=== Work instruction ===
In the records that follow, find the line with "setup path: flop"; from there, retype every line exactly through the line with "stage delay: dfrtp_2", which also belongs to the answer.

**** Records for the task

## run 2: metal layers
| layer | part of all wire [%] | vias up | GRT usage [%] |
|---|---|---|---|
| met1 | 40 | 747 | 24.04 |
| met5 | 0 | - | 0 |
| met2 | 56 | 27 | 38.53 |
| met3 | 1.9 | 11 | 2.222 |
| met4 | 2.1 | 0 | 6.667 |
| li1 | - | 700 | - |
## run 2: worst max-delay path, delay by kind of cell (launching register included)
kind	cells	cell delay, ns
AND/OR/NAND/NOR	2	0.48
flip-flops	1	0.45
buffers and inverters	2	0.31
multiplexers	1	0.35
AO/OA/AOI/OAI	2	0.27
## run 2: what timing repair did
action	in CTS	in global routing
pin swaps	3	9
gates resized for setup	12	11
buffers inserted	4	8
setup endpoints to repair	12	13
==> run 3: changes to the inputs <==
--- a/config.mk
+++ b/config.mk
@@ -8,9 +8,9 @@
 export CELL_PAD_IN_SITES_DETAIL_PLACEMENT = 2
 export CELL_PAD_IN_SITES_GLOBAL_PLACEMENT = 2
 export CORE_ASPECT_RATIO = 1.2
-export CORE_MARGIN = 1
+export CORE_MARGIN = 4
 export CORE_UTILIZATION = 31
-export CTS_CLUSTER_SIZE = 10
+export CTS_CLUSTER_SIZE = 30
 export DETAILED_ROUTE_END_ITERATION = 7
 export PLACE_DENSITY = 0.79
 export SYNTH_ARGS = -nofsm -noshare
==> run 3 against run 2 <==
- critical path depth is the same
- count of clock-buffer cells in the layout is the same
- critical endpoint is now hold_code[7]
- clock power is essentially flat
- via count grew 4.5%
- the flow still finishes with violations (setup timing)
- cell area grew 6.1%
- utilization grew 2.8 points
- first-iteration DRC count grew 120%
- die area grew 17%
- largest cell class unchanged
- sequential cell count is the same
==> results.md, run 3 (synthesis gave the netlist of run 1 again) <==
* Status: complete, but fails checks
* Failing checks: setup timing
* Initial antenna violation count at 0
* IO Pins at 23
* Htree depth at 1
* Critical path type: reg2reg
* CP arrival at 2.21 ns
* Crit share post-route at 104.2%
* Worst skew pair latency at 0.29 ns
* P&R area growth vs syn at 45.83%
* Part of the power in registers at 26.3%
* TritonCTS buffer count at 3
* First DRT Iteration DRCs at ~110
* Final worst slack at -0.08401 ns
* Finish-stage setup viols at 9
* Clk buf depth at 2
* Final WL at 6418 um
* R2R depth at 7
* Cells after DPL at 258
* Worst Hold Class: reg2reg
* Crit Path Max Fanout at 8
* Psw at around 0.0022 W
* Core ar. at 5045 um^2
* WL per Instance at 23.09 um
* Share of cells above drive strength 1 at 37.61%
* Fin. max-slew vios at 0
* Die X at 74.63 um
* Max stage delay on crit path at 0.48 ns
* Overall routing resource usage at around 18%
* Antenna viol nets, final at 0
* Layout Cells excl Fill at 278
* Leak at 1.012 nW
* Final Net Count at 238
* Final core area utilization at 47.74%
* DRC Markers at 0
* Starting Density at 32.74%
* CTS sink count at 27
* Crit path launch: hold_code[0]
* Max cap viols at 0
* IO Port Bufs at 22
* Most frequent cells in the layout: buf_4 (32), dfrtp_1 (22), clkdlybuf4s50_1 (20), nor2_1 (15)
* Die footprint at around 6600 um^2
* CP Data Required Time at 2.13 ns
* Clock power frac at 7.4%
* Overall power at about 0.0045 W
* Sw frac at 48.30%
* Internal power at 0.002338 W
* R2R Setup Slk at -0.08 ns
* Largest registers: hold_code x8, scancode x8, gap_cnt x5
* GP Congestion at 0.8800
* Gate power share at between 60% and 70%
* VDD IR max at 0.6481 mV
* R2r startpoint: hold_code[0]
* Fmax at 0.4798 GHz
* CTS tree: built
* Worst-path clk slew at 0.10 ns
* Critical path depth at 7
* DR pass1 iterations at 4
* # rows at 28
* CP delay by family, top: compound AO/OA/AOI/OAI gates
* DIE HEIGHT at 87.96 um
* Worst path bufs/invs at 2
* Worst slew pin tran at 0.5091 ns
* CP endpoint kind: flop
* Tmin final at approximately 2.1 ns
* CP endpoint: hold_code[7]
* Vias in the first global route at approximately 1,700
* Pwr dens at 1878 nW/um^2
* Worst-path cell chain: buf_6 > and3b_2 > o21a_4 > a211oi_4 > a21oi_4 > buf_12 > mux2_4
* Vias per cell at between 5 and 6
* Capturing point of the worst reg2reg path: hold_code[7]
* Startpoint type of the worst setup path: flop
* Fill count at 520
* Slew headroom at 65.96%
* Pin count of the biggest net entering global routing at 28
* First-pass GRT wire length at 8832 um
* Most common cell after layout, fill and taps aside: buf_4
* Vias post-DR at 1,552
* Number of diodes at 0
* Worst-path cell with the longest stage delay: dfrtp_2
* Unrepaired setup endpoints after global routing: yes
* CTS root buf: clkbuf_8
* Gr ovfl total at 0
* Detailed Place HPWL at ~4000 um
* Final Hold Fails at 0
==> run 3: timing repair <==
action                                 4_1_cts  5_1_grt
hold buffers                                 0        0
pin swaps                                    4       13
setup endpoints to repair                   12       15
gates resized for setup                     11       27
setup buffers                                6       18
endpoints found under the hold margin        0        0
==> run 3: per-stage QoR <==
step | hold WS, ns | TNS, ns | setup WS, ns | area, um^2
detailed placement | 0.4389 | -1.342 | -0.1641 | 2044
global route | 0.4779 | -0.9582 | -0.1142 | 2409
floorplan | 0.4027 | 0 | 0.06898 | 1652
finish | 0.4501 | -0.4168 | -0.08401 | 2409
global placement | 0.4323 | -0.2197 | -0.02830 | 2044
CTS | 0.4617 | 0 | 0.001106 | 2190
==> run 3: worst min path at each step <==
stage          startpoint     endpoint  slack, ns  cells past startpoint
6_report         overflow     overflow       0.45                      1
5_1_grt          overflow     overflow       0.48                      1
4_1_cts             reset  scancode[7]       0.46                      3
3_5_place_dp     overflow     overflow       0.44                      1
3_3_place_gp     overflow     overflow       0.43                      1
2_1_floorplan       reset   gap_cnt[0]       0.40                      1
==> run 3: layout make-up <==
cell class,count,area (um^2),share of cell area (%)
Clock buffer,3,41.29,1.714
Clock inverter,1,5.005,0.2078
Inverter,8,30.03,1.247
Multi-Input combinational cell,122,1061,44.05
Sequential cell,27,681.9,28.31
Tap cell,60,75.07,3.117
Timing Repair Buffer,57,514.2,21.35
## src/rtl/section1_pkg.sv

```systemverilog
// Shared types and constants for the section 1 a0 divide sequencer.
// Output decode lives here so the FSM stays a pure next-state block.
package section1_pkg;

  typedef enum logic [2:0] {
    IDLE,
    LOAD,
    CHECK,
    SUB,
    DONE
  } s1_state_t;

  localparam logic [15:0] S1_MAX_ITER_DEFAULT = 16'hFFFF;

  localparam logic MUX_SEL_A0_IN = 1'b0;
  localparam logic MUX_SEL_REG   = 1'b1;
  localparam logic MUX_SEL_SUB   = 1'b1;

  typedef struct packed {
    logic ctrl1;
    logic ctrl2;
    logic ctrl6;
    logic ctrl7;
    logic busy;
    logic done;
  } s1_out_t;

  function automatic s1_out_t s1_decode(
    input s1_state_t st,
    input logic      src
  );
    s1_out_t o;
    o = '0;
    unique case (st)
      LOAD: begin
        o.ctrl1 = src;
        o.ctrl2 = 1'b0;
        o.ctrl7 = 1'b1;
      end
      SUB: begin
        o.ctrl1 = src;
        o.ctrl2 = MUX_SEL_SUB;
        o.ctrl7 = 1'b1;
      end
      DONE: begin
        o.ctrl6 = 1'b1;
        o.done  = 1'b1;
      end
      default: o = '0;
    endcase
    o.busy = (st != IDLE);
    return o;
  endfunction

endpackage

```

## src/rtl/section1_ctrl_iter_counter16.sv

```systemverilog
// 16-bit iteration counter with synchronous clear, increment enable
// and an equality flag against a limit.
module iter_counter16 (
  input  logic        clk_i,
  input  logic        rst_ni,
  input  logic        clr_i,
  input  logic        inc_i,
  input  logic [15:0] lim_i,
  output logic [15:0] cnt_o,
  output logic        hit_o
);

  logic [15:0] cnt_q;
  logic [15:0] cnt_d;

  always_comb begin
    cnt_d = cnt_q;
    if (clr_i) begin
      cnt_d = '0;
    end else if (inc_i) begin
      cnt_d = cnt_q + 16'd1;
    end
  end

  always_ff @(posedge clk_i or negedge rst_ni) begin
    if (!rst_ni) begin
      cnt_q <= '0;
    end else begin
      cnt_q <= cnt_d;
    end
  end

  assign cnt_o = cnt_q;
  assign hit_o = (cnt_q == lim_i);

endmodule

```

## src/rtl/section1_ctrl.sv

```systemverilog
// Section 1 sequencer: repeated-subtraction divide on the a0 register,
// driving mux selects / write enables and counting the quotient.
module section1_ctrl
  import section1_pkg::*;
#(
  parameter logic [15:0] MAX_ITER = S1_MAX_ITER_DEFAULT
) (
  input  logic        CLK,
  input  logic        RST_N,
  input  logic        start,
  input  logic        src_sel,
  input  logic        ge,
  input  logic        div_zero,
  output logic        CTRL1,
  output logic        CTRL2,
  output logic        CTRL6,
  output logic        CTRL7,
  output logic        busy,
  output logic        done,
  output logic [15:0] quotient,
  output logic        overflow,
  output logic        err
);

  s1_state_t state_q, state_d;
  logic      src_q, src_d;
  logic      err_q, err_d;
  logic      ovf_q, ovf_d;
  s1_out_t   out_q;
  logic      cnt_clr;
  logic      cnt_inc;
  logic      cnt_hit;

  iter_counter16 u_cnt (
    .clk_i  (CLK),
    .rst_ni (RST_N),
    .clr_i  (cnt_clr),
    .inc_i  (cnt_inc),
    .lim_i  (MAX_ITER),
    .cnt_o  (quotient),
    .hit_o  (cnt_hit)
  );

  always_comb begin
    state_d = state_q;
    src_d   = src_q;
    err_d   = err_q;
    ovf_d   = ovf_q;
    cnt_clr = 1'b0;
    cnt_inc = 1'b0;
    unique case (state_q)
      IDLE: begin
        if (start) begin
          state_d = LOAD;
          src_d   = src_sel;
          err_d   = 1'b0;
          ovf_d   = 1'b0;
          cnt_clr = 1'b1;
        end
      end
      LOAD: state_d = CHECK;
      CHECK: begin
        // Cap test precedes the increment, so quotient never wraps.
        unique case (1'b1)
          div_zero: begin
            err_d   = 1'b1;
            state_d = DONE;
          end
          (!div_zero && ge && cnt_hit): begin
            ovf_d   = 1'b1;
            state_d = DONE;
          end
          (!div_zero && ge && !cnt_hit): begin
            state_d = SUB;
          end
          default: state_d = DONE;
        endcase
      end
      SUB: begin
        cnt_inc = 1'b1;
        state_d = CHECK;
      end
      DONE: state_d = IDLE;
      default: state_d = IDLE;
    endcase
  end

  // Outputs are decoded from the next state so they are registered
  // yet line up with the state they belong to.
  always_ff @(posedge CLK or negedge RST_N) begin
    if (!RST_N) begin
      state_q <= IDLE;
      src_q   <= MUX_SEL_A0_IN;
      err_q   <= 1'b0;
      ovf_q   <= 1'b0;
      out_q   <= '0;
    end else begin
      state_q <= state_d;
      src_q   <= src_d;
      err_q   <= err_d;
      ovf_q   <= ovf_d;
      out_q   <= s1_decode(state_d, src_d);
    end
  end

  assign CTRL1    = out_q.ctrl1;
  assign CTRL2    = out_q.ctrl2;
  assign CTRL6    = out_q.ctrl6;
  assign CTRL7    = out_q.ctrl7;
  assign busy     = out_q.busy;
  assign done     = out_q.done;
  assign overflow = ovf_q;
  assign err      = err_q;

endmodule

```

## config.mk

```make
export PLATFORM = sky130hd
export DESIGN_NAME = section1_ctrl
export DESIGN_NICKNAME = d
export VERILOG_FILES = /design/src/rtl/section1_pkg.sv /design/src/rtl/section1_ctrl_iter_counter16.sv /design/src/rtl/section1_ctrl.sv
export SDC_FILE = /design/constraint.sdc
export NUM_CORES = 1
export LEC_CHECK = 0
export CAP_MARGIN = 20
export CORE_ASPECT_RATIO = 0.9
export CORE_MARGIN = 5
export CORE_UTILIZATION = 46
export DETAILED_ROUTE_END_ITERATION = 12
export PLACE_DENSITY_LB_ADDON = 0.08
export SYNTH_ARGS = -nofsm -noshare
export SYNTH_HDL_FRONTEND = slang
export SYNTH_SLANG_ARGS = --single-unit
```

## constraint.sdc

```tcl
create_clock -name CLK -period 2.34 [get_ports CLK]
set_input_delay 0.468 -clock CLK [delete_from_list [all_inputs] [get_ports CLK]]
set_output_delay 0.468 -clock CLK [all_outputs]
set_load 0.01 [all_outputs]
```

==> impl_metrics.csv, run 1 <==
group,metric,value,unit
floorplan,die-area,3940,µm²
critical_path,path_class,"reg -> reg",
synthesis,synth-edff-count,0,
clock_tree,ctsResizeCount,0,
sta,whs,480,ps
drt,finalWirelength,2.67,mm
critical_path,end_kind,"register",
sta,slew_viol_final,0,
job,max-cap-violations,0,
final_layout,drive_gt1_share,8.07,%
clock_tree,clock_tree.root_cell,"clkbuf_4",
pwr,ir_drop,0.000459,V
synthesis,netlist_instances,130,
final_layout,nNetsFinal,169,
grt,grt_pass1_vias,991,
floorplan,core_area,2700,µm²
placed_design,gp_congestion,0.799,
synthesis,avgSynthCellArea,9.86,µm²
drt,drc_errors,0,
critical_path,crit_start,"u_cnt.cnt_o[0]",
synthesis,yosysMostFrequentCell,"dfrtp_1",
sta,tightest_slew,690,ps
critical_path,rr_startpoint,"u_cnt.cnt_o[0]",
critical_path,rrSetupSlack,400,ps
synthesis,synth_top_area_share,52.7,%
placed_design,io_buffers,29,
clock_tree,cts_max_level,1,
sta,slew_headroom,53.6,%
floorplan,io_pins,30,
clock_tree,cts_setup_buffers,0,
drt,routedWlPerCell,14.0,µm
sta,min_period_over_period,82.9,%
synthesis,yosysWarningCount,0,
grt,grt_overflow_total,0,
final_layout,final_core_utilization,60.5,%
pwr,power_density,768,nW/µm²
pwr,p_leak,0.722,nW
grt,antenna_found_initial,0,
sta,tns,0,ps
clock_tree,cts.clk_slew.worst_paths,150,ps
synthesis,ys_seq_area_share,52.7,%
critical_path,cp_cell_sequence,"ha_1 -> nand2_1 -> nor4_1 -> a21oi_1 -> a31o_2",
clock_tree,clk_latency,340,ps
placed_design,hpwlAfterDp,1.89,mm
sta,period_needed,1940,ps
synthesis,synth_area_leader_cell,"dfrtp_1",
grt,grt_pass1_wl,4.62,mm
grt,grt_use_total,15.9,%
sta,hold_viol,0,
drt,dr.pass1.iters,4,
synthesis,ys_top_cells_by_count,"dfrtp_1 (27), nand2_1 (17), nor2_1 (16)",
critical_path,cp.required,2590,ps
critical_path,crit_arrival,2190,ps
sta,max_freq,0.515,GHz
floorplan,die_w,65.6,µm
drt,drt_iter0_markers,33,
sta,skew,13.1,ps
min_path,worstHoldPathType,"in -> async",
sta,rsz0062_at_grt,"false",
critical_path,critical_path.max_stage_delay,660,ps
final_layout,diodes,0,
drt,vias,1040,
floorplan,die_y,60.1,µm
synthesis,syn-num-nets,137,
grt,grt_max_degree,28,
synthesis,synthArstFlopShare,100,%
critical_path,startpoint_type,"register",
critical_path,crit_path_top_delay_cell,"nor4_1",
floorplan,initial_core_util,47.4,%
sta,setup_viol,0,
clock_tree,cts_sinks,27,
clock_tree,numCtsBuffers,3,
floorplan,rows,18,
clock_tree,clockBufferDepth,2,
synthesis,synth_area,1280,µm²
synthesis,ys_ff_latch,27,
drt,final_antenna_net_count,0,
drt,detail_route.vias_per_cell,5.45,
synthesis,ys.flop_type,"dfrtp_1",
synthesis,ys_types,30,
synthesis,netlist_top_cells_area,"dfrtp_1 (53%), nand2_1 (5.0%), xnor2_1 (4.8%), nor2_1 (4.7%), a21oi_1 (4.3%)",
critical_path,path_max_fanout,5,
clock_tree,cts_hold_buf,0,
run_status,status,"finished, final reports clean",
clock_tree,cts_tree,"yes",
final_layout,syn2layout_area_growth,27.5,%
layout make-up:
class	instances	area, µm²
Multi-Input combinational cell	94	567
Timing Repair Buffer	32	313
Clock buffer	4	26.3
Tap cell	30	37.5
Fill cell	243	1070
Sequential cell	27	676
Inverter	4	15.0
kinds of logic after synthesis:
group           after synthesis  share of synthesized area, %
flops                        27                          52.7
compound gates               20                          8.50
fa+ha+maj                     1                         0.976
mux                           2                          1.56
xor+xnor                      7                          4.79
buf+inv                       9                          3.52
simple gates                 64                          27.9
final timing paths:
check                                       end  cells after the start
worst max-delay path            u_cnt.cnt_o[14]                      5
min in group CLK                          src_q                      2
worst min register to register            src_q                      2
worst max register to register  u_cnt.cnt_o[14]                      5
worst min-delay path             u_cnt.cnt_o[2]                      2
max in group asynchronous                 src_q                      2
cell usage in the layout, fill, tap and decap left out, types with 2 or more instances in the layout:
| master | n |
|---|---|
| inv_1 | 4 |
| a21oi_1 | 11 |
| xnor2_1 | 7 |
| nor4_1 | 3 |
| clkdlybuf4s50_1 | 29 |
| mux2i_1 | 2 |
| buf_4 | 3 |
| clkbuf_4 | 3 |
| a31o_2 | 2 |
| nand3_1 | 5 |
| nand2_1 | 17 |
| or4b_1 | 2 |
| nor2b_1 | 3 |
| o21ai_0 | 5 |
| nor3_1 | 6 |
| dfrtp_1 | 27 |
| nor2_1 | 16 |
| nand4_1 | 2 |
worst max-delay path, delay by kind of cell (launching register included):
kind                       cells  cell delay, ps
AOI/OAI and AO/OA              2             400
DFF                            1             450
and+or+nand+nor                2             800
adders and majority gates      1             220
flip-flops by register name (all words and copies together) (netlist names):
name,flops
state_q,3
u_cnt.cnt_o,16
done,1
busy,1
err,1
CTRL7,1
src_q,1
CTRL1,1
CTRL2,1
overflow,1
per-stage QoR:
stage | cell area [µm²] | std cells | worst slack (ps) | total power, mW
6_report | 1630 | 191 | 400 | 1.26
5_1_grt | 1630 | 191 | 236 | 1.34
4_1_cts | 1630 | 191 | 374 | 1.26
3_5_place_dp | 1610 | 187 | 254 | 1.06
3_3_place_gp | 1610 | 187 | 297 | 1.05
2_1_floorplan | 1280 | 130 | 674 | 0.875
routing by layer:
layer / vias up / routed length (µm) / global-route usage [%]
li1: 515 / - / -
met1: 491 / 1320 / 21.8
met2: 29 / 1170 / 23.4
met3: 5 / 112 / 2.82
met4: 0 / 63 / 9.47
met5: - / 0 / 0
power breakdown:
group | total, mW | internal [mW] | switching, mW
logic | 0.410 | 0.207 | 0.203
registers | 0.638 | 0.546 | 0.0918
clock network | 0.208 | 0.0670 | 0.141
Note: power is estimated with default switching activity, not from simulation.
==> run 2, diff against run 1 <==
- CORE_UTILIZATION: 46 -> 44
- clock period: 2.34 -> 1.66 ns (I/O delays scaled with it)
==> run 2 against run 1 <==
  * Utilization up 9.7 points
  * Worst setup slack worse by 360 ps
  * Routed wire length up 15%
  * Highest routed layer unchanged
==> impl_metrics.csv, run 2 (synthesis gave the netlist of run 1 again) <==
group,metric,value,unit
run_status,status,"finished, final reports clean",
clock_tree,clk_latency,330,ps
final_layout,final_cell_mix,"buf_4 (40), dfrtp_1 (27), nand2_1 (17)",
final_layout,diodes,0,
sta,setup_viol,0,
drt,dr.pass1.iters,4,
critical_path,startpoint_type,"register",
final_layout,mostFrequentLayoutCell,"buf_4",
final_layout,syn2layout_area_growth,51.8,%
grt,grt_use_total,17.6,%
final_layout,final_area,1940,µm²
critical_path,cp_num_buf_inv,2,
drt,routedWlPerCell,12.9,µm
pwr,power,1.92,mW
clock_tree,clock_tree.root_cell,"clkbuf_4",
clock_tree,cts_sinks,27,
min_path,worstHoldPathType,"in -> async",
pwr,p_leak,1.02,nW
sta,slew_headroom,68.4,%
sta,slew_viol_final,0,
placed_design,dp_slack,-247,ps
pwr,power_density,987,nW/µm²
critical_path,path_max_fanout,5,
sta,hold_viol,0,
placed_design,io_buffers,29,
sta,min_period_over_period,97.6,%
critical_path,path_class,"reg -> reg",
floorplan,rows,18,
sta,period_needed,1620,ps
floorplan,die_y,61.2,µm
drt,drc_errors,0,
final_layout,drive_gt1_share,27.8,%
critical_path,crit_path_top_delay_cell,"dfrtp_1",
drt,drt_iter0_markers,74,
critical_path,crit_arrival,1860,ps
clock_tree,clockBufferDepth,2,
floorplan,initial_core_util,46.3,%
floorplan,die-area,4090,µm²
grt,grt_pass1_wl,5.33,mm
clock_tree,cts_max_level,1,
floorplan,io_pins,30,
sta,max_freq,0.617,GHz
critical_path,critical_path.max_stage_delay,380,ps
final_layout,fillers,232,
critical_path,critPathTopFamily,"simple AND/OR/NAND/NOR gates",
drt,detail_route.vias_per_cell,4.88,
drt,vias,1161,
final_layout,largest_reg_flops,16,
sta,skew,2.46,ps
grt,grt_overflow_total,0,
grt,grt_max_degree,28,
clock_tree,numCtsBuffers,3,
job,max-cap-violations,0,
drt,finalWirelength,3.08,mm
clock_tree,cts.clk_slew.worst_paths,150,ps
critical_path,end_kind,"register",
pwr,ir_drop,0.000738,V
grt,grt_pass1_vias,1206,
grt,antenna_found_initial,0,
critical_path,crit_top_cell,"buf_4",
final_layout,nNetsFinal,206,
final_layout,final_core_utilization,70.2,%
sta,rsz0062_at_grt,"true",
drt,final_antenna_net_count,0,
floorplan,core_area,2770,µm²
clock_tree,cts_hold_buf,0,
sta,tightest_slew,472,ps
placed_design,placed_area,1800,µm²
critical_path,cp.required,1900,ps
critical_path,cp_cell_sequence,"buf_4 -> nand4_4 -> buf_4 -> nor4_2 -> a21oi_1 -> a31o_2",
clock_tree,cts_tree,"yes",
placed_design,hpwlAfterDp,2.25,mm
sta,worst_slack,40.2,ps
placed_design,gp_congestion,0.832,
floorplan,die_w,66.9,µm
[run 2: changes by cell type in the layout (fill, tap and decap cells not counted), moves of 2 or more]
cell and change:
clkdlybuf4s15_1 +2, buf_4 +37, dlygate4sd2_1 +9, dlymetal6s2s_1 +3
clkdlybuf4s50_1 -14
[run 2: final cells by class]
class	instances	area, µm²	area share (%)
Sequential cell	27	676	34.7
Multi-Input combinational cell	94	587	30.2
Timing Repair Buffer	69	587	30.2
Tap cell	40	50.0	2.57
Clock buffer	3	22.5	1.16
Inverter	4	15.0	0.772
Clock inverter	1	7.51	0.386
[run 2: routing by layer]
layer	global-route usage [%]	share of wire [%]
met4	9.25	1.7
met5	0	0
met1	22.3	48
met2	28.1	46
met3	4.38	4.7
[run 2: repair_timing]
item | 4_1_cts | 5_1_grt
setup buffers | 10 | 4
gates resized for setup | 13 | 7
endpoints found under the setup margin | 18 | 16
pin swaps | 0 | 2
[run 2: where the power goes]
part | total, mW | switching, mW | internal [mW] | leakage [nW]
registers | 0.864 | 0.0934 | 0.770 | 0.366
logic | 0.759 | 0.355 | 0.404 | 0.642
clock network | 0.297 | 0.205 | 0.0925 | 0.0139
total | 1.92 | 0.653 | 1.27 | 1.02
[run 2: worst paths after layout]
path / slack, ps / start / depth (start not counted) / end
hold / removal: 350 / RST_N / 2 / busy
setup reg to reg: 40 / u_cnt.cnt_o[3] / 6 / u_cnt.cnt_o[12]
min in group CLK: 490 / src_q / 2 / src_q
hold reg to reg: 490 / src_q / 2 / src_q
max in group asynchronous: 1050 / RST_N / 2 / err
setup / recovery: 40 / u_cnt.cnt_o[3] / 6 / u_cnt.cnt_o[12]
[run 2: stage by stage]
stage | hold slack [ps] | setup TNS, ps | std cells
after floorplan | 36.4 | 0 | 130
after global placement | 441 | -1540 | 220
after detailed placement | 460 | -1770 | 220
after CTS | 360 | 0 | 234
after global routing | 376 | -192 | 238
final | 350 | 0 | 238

********

=== Task result ===
* Startpoint type of the worst setup path: flop
* Fill count at 520
* Slew headroom at 65.96%
* Pin count of the biggest net entering global routing at 28
* First-pass GRT wire length at 8832 um
* Most common cell after layout, fill and taps aside: buf_4
* Vias post-DR at 1,552
* Number of diodes at 0
* Worst-path cell with the longest stage delay: dfrtp_2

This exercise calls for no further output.